On the one hand, almost every human being has personal insecurities, and, on the other hand, we want to be appreciated by others. How can we unify these disparate conditions? Every attempt to appear as more than we are is counterproductive. Self-praise does not go very far. Nor does false humility.
The Sufi is engaged in the fine art of becoming nothing and no one. Shams says: When the “I” disappears, God appears.
How hospitable, openhearted, compassionate, inclusive, and non-judgmental we are
When Westerners, especially Anglo-Saxons or northern Europeans, first encounter real Sufi culture, they are blown away by its warmth and inclusiveness. In this encounter we begin to see the many self-protective behaviors that we adopt, rather than openly expressing our hearts. Even with people we love and trust we may be reticent to express the full range and depth of our feelings. Perhaps we fear rejection. Perhaps we fear that we will be perceived as needy or weak. Worse yet, we keep accounts of what we owe, and who owes us how much. Perhaps we withhold ourselves from others because we think that giving too much of ourselves implies subservience. In truth, the greatest human beings are the humblest servants. As Rumi says, “Rather than begging on the street for bread, the Sufi begs to give you his life.”
How we care for the world around us, balancing the energies within our living space and general environment
The Sufi learns the hidden relationships of pattern, proportion, and how to maintain space. Beginning with a prayer carpet and the qiblah, the direction of prayer, sacred space is created in our lives. The Divine creates with order and proportion. The conscious human being incorporates a sense of order, proportion, and space. Once one of our teachers asked: “What is the difference between sacred space and the environments of the secular or commercial world?” Within sacred space, as opposed to secular or commercial space, every object has a meaning or an intention. Eventually we come to know how to maintain the sacred space of our lives.
How we maintain a state of consciousness free of prejudice, negativity, and distortion
On the spiritual path we will inevitably encounter subtler and subtler forms of vanity and egoism. The crude self-righteousness that demonizes other races, religions, or cultures may be obvious forms of prejudice we would not condone. However, what about our own subtle idolatries, our attachment to having inside knowledge, special channels of grace, or association with powerful spiritual figures? Are we to smash all idols or just some of them? In reality when we say this teaching is the purest, deepest, greatest truth, what we are actually saying is this is the greatest truth to me. We fail to recognize our own subtle tendency to deify what pleases us.
A Sufi saying goes,
For the man who loves kabobs, he would like to call them divine if anyone would allow it.

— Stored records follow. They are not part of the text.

--- src/rtl/bcd_to_binary_seq.sv ---
// Sequential packed-BCD to binary converter: one digit per cycle, most significant digit first.
// Optional macro BCD2BIN_ERR_CHECK_EN: flag words containing a digit above 9 (err=1, bin_out=0).
module bcd_to_binary_seq #(
    parameter int DIGITS = 4,
    parameter int BIN_W  = 14
) (
    input  logic                clk,
    input  logic                rst,
    input  logic                in_valid,
    output logic                in_ready,
    input  logic [4*DIGITS-1:0] bcd_in,
    output logic                out_valid,
    input  logic                out_ready,
    output logic [BIN_W-1:0]    bin_out,
    output logic                err,
    output logic                busy
);
    localparam int CNT_W = (DIGITS > 1) ? $clog2(DIGITS) : 1;

    typedef enum logic [1:0] {
        IDLE = 2'd0,
        CONV = 2'd1,
        DONE = 2'd2
    } state_t;

    state_t              state_q, state_d;
    logic [4*DIGITS-1:0] shreg_q, shreg_d;
    logic [BIN_W-1:0]    acc_q, acc_d;
    logic [BIN_W-1:0]    res_q, res_d;
    logic [CNT_W-1:0]    cnt_q, cnt_d;
    logic [3:0]          digit;
    logic [BIN_W-1:0]    acc_step;

    // acc*10 + digit as (acc<<3)+(acc<<1)+digit; wraps modulo 2^BIN_W by construction
    assign digit    = shreg_q[4*DIGITS-1 -: 4];
    assign acc_step = (acc_q << 3) + (acc_q << 1) + BIN_W'(digit);

`ifdef BCD2BIN_ERR_CHECK_EN
    logic sticky_q, sticky_d;
    logic err_q, err_d;
    logic word_bad;

    assign word_bad = sticky_q | (digit > 4'd9);
    assign err      = err_q;
`else
    assign err = 1'b0;
`endif

    assign in_ready  = (state_q == IDLE);
    assign out_valid = (state_q == DONE);
    assign busy      = (state_q != IDLE);
    assign bin_out   = res_q;

    always_comb begin
        state_d = state_q;
        shreg_d = shreg_q;
        acc_d   = acc_q;
        res_d   = res_q;
        cnt_d   = cnt_q;
`ifdef BCD2BIN_ERR_CHECK_EN
        sticky_d = sticky_q;
        err_d    = err_q;
`endif
        case (state_q)
            IDLE: begin
                if (in_valid) begin
                    state_d = CONV;
                    shreg_d = bcd_in;
                    acc_d   = '0;
                    cnt_d   = CNT_W'(DIGITS - 1);
`ifdef BCD2BIN_ERR_CHECK_EN
                    sticky_d = 1'b0;
`endif
                end
            end
            CONV: begin
                shreg_d = shreg_q << 4;
                acc_d   = acc_step;
                cnt_d   = cnt_q - CNT_W'(1);
`ifdef BCD2BIN_ERR_CHECK_EN
                sticky_d = word_bad;
`endif
                if (cnt_q == '0) begin
                    state_d = DONE;
                    res_d   = acc_step;
`ifdef BCD2BIN_ERR_CHECK_EN
                    err_d = word_bad;
                    if (word_bad) begin
                        res_d = '0;
                    end
`endif
                end
            end
            DONE: begin
                if (out_ready) begin
                    state_d = IDLE;
                end
            end
            default: begin
                state_d = IDLE;
            end
        endcase
    end

    always_ff @(posedge clk) begin
        if (rst) begin
            state_q <= IDLE;
            shreg_q <= '0;
            acc_q   <= '0;
            res_q   <= '0;
            cnt_q   <= '0;
`ifdef BCD2BIN_ERR_CHECK_EN
            sticky_q <= 1'b0;
            err_q    <= 1'b0;
`endif
        end else begin
            state_q <= state_d;
            shreg_q <= shreg_d;
            acc_q   <= acc_d;
            res_q   <= res_d;
            cnt_q   <= cnt_d;
`ifdef BCD2BIN_ERR_CHECK_EN
            sticky_q <= sticky_d;
            err_q    <= err_d;
`endif
        end
    end

endmodule

--- config.mk ---
export PLATFORM = sky130hd
export DESIGN_NAME = bcd_to_binary_seq
export DESIGN_NICKNAME = d
export VERILOG_FILES = /design/src/rtl/bcd_to_binary_seq.sv
export SDC_FILE = /design/constraint.sdc
export NUM_CORES = 1
export LEC_CHECK = 0
export CORE_ASPECT_RATIO = 1.75
export CORE_MARGIN = 8
export CORE_UTILIZATION = 50
export CTS_CLUSTER_SIZE = 20
export DETAILED_ROUTE_END_ITERATION = 10
export PLACE_DENSITY = 0.73
export SLEW_MARGIN = 25
export SYNTH_ARGS = -nofsm -noshare
export SYNTH_HDL_FRONTEND = slang
export SYNTH_SLANG_ARGS = --single-unit
--- constraint.sdc ---
create_clock -name clk -period 5.2 [get_ports clk]
set_input_delay 1.04 -clock clk [delete_from_list [all_inputs] [get_ports clk]]
set_output_delay 1.04 -clock clk [all_outputs]
set_load 0.1 [all_outputs]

Step by step, as a matter of principle, we strive to transcend our vanity and egoism with humility and the discipline of selflessness.

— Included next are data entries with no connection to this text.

<file path="config.mk">
export PLATFORM = sky130hd
export DESIGN_NAME = serial_add_ctrl
export DESIGN_NICKNAME = d
export VERILOG_FILES = /design/src/rtl/serial_add_pkg.sv /design/src/rtl/serial_add_ctrl_fa.sv /design/src/rtl/serial_add_ctrl.sv
export SDC_FILE = /design/constraint.sdc
export NUM_CORES = 1
export LEC_CHECK = 0
export CAP_MARGIN = 25
export CORE_MARGIN = 3
export CORE_UTILIZATION = 50
export DETAILED_ROUTE_END_ITERATION = 12
export HOLD_SLACK_MARGIN = 0.05
export PLACE_DENSITY = 0.78
export SKIP_LAST_GASP = 1
export SLEW_MARGIN = 10
export SYNTH_ARGS = -nofsm -noshare
export SYNTH_HDL_FRONTEND = slang
export SYNTH_SLANG_ARGS = --single-unit
</file>
<file path="constraint.sdc">
create_clock -name clk -period 2.1 [get_ports clk]
set_input_delay 0.42 -clock clk [delete_from_list [all_inputs] [get_ports clk]]
set_output_delay 0.42 -clock clk [all_outputs]
set_load 0.05 [all_outputs]
</file>
<file path="src/rtl/serial_add_pkg.sv">
// Shared types and limits for the bit-serial add/subtract controller.
package serial_add_pkg;

  typedef enum logic [1:0] {
    IDLE = 2'd0,
    RUN  = 2'd1,
    DONE = 2'd2
  } state_t;

  localparam int WIDTH_MIN = 2;
  localparam int WIDTH_MAX = 64;

endpackage

</file>
<file path="src/rtl/serial_add_ctrl_fa.sv">
// Single 1-bit full-adder cell, the only arithmetic in the serial adder.
module fa (
  input  logic a,
  input  logic b,
  input  logic c,
  output logic s,
  output logic cy
);

  assign s  = a ^ b ^ c;
  assign cy = (a & b) | (a & c) | (b & c);

endmodule

</file>
<file path="src/rtl/serial_add_ctrl.sv">
// Bit-serial add/subtract controller: one full-adder cell time-shared over
// WIDTH clocks, LSB first, with a one-cycle done pulse on completion.
module serial_add_ctrl
  import serial_add_pkg::*;
#(
  parameter int WIDTH = 8
) (
  input  logic             clk,
  input  logic             rst_n,
  input  logic             start,
  input  logic             sub,
  input  logic             cin,
  input  logic [WIDTH-1:0] a,
  input  logic [WIDTH-1:0] b,
  output logic             ready,
  output logic             busy,
  output logic             done,
  output logic [WIDTH-1:0] sum,
  output logic             cout,
  output logic             ovf
);

  localparam int CW = $clog2(WIDTH);

  generate
    if (WIDTH < WIDTH_MIN || WIDTH > WIDTH_MAX) begin : g_width_check
      $error("serial_add_ctrl: WIDTH out of range");
    end
  endgenerate

  state_t           state_reg, state_next;
  logic [WIDTH-1:0] a_sh_reg, b_sh_reg;
  logic [WIDTH-2:0] res_sh_reg;
  logic [CW-1:0]    cnt_reg;
  logic             carry_reg;
  logic [WIDTH-1:0] sum_reg;
  logic             cout_reg, ovf_reg;
  logic             cell_s, cell_cy;
  logic             last_bit;

  fa u_fa (
    .a  (a_sh_reg[0]),
    .b  (b_sh_reg[0]),
    .c  (carry_reg),
    .s  (cell_s),
    .cy (cell_cy)
  );

  assign last_bit = (cnt_reg == CW'(WIDTH - 1));

  always_ff @(posedge clk or negedge rst_n) begin
    if (!rst_n) begin
      state_reg <= IDLE;
    end else begin
      state_reg <= state_next;
    end
  end

  always_comb begin
    state_next = state_reg;
    ready      = 1'b0;
    busy       = 1'b0;
    done       = 1'b0;
    case (state_reg)
      IDLE: begin
        ready = 1'b1;
        if (start) state_next = RUN;
      end
      RUN: begin
        busy = 1'b1;
        if (last_bit) state_next = DONE;
      end
      DONE: begin
        done       = 1'b1;
        state_next = IDLE;
      end
      default: state_next = IDLE;
    endcase
  end

  always_ff @(posedge clk or negedge rst_n) begin
    if (!rst_n) begin
      a_sh_reg   <= '0;
      b_sh_reg   <= '0;
      res_sh_reg <= '0;
      cnt_reg    <= '0;
      carry_reg  <= 1'b0;
      sum_reg    <= '0;
      cout_reg   <= 1'b0;
      ovf_reg    <= 1'b0;
    end else begin
      case (state_reg)
        IDLE: begin
          if (start) begin
            a_sh_reg  <= a;
            b_sh_reg  <= b ^ {WIDTH{sub}};
            carry_reg <= sub ? 1'b1 : cin;
            cnt_reg   <= '0;
          end
        end
        RUN: begin
          a_sh_reg   <= a_sh_reg >> 1;
          b_sh_reg   <= b_sh_reg >> 1;
          res_sh_reg <= (WIDTH-1)'({cell_s, res_sh_reg} >> 1);
          carry_reg  <= cell_cy;
          if (last_bit) begin
            // carry_reg still holds the carry into the MSB on this edge
            sum_reg  <= {cell_s, res_sh_reg};
            cout_reg <= cell_cy;
            ovf_reg  <= carry_reg ^ cell_cy;
          end else begin
            cnt_reg <= cnt_reg + 1'b1;
          end
        end
        default: ;
      endcase
    end
  end

  assign sum  = sum_reg;
  assign cout = cout_reg;
  assign ovf  = ovf_reg;

endmodule

</file>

How much we are open to the ecstatic nature of being
It is important that we know that through spiritual ideas we can resonate with higher realities. There is a big difference between the kind of conceptualizing that blocks reality and the true metaphysical speculation that opens us to spiritual Intellect. There is something in the soul that is not created and not creatable. This is the true Paradise. This is what the Complete Human Being (al Insan al Kamil) comes to know. The human being can connect to all levels of being through the Ruh (Spirit), the axis at the core of our being. All the practices, customs, and relationships of the Path serve to make that connection real, and this is the most practical outcome of all. We call this being a friend of God.